> ## Documentation Index
> Fetch the complete documentation index at: https://docs.vortexiq.ai/llms.txt
> Use this file to discover all available pages before exploring further.

# Async Replication Lag (seconds), MariaDB

> Async Replication Lag (seconds) for MariaDB instances. Tracked live in Vortex IQ Nerve Centre. How to read it, why it matters, and how to act on it.

**Card class:** [Hero](/nerve-centre/overview#card-classes-explained)  •  **Category:** [Replication](/nerve-centre/connectors#connectors-by-type)

## At a glance

> How far behind the primary an asynchronous replica is, measured in seconds. This is the replica's `Seconds_Behind_Master` (now `Seconds_Behind_Source`): the gap between the timestamp of the last event the replica has applied and the current time on the primary. Zero means the replica is caught up; a rising number means the replica's apply thread cannot keep pace with the write rate. For a DBA, lag is the single most important replication signal: lagging replicas serve stale reads, fail their freshness SLOs, and (most dangerously) cannot be promoted cleanly in a failover without losing the un-applied transactions. When lag crosses 10 seconds the card turns amber.
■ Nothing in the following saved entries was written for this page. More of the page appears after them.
Source: an optimization exercise on an open RTL-to-GDS flow (aim: small area, a short achievable clock period and few clock cycles per item). Production flows keep margins and buffers that such runs may drop. Function was checked by simulation only, so behaviour that the tests miss may differ from the original. Power is estimated from default activity; no workload was simulated.

== build 32 ==
Design blaze_unit, start of the top module:
module blaze_unit (
    input  wire        clk,
    input  wire        rst,
    input  wire        reg_valid,
    input  wire        reg_write,
    input  wire [5:0]  reg_addr,       
    input  wire [31:0] reg_wdata,
    output wire        reg_ready,
    output wire [31:0] reg_rdata,      
    output wire        mem_req,
    output wire [20:0] mem_addr,       
    input  wire        mem_gnt,
    input  wire        mem_rvalid,
    input  wire [31:0] mem_rdata,
    input  wire        mem_rerr
);
    localparam A_UCFG     = 6'd0;
    localparam A_UCMD     = 6'd1;
    localparam A_USTAT    = 6'd2;
    localparam A_URUN_LO  = 6'd4;
    localparam A_URUN_HI  = 6'd5;
    localparam A_URES_LO  = 6'd6;
    localparam A_URES_HI  = 6'd7;
    localparam A_UDATA32  = 6'd8;
    localparam A_UDATA8   = 6'd9;
    localparam A_UADDR    = 6'd10;
    localparam A_ULEN     = 6'd11;
    localparam A_UDONE    = 6'd12;
    localparam A_UKEY_SEQ = 6'd13;
  ...
Size: about 3,800 cells after synthesis, roughly 0.033 mm^2 of cells after synthesis.
clock: 10.0 ns
lec_check: 0
cap_margin: 20
core_margin: 2
core_utilization: 45
place_density: 0.65
slew_margin: 20
standard.sh (not shown) runs the stock make flow with config.mk's settings and CLKGATE_MAP_FILE= SYNTH_SCRIPT=/design/flow/synth_recipe.tcl, a recipe that flattens the netlist after the stock synthesis.
==> flow/flow/run.sh <==
#!/bin/bash
# The standard layout, with timing repair aimed below the 10 ns clock: the
# clock and constraints stay as given, but repair_timing treats any path with
# less than SETUP_SLACK_MARGIN ns of slack as failing and works on it.
set -euo pipefail
bash standard.sh synth > synth.log 2>&1
bash standard.sh SETUP_SLACK_MARGIN=6.5 finish > layout.log 2>&1
Build 32 finished every stage and its layout cleared the timing, DRC and antenna checks.
Testbench counts of build 32, summed over its fixed seeds: cycles 291,928, bytes 812,402.
#### Input delta (build 20 over build 32)
- swapping 0.65 for 0.72 in PLACE_DENSITY
- swapping 45 for 50 in CORE_UTILIZATION
==> flow/flow/run.sh <==
#!/bin/bash
# The standard layout, with two changes to how it is made (the clock and
# constraints stay as given):
#  - timing repair aims below the 10 ns clock: repair_timing treats any path
#    with less than SETUP_SLACK_MARGIN ns of slack as failing and works on it;
#  - the port buffers are sky130_fd_sc_hd__buf_2 cells instead of the delay
#    cells buffer_ports picks by default (every port still gets a buffer).
set -euo pipefail
bash standard.sh synth > synth.log 2>&1
bash standard.sh SETUP_SLACK_MARGIN=6.5 'BUFFER_PORTS_ARGS=-buffer_cell sky130_fd_sc_hd__buf_2' finish > layout.log 2>&1
Taking build 32 as the reference, in build 20 final net count now sits lower; share of the final layout cell area in sequential cells now sits higher; combinational share of power now sits at about the same level; design area now sits lower.
For build 32, the worst setup path startpoint was grp[12], unlike build 20, where it was zr[25].
#### Input delta (build 81 over build 20)
- PLACE_DENSITY: 0.72 -> 0.65
- CORE_UTILIZATION: 50 -> 45
--- a/flow/flow/run.sh
+++ b/flow/flow/run.sh
@@ -9,2 +9,2 @@
 bash standard.sh synth > synth.log 2>&1
-bash standard.sh SETUP_SLACK_MARGIN=6.5 'BUFFER_PORTS_ARGS=-buffer_cell sky130_fd_sc_hd__buf_2' finish > layout.log 2>&1
+bash standard.sh SETUP_SLACK_MARGIN=6.8 'BUFFER_PORTS_ARGS=-buffer_cell sky130_fd_sc_hd__buf_2' finish > layout.log 2>&1
--- outcome ---
Comparing non-clock buffer count for build 81 and build 20, the bigger number came from build 81.
~same clock slew seen by the registers of the worst setup and hold paths in build 81 and build 20
As far as synthesized cell area goes, build 20 and build 81 are indistinguishable; the numbers are identical.
As of build 81, wire length of the first global-routing pass had fallen by a few percent compared to build 20.
In the flow results for build 81 and build 20, the worst hold-check slack is larger on build 81.
The higher routability-driven placement congestion ratio came out of build 81.
Library cell contributing the largest single delay on the critical path: sky130_fd_sc_hd__xnor3_1 -> build 20, sky130_fd_sc_hd__xnor3_2 -> build 81
On build 81: number of fill cells in the layout is 463 higher than what build 20 gave.
Changes in build 34 relative to build 81:
--- a/flow/flow/run.sh
+++ b/flow/flow/run.sh
@@ -9,2 +9,2 @@
 bash standard.sh synth > synth.log 2>&1
-bash standard.sh SETUP_SLACK_MARGIN=6.8 'BUFFER_PORTS_ARGS=-buffer_cell sky130_fd_sc_hd__buf_2' finish > layout.log 2>&1
+bash standard.sh SETUP_SLACK_MARGIN=7.0 'BUFFER_PORTS_ARGS=-buffer_cell sky130_fd_sc_hd__buf_2' finish > layout.log 2>&1
Notes after the runs:
Cmp build 34 and build 81 / setup slack / higher: build 34. Hold slack was lower in the run labelled build 34. Build 34 vs build 81 — first-pass iteration count of the detailed router dropped 6. As far as share of synthesized cell area in and, or, nand and nor gates goes, build 81 and build 34 are indistinguishable; the numbers are identical. Against build 81, build 34 comes in 1.7 points lower on part of the power in the clock network. Relative to build 81, the sum of met3 wire segment lengths after detailed routing of build 34 is higher by 4500 um. From build 81 to build 34 the numbers moved as follows: total power increased by 920 uW relative to the old numbers, clock-buffer cell count went up by 1.6%, detailed-placement wirelength estimate moved up. Against build 81, build 34 reports a design area that is higher. Relative to build 81, build 34 improves final critical path time including I/O delays and setup.
Here is what was changed in the inputs of build 59 compared with build 34.
--- a/flow/flow/run.sh
+++ b/flow/flow/run.sh
@@ -9,2 +9,2 @@
 bash standard.sh synth > synth.log 2>&1
-bash standard.sh SETUP_SLACK_MARGIN=7.0 'BUFFER_PORTS_ARGS=-buffer_cell sky130_fd_sc_hd__buf_2' finish > layout.log 2>&1
+bash standard.sh SETUP_SLACK_MARGIN=6.5 'BUFFER_PORTS_ARGS=-buffer_cell sky130_fd_sc_hd__buf_2' finish > layout.log 2>&1
## What came out
- Build 59 finished all stages; the layout is clean.
- Changes observed in build 59 relative to build 34: global-route usage went down by 2.3 points; count of clock-buffer cells in the layout went up by 1.6%; power share of the clock group went up by 1.9 points; final critical-path required period went up by 0.47 ns.

==> afterwards: timing with drivers on the ports <==
The results above use ideal ports. As a check the final layouts listed here were re-extracted and re-timed, cells and wires unchanged.
Step 1 assumes that a clkbuf_16 drives the clock port and a buf_2 every other input.
Step 2 moves the port delays by t, midway between the first and last clock arrival at a register: inputs arrive t later, outputs are due t later. That takes back most of the time a late clock gives input paths.
Slacks: ideal ports / drivers / drivers and shift; pairs: ideal ports / drivers.
run	t (ns)	setup slack, ns	worst setup path after step 2	worst register clock-pin slew, ns	cell pins on the clock port's net
build 32	0.663	6.320 / 6.320 / 5.893	input to register	0.07 / 0.07	1
build 20	0.665	6.330 / 6.330 / 5.782	input to register	0.09 / 0.09	1
build 81	0.670	6.624 / 6.624 / 6.109	input to register	0.07 / 0.07	1
build 34	0.681	6.770 / 6.721 / 6.160	input to register	0.07 / 0.07	1
build 59	0.664	6.304 / 6.304 / 5.874	input to register	0.08 / 0.08	1
After both steps every run listed still meets setup and hold. For build 34, which loses most, drivers alone change the setup slack by -0.049 ns; drivers and shift together by -0.610 ns.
|                    |                                                                                                                                                                                                                                                            |
| ------------------ | ---------------------------------------------------------------------------------------------------------------------------------------------------------------------------------------------------------------------------------------------------------- |
| **What it tracks** | Async Replication Lag (seconds): the maximum `Seconds_Behind_Source` across active asynchronous replicas. The detail line is *Async Replication Lag (seconds) for the selected period.*                                                                    |
| **Data source**    | MariaDB `SHOW REPLICA STATUS` on each replica, reading `Seconds_Behind_Source` (`Seconds_Behind_Master` on older versions). Where GTID is in use, the engine cross-checks `Gtid_IO_Pos` against the primary's `gtid_binlog_pos` for a position-based view. |
| **Time window**    | `RT`: real-time, refreshed on each poll. The headline is the current worst-case lag across replicas.                                                                                                                                                       |
| **Alert trigger**  | `> 10s`. Above this the card turns amber and surfaces in the Sensitivity feed.                                                                                                                                                                             |
| **Distinct from**  | Galera flow-control pause (synchronous cluster), which is a different replication model. This card is for classic async (binlog-based) replication.                                                                                                        |
| **Roles**          | DBA, platform, SRE                                                                                                                                                                                                                                         |

## Calculation

The headline is the maximum lag across all active async replicas, so a single straggler sets the number. On each replica, MariaDB reports `Seconds_Behind_Source` from `SHOW REPLICA STATUS`. That value is computed as the difference between the current replica clock and the timestamp recorded in the binary-log event currently being applied, adjusted for the known clock offset between primary and replica.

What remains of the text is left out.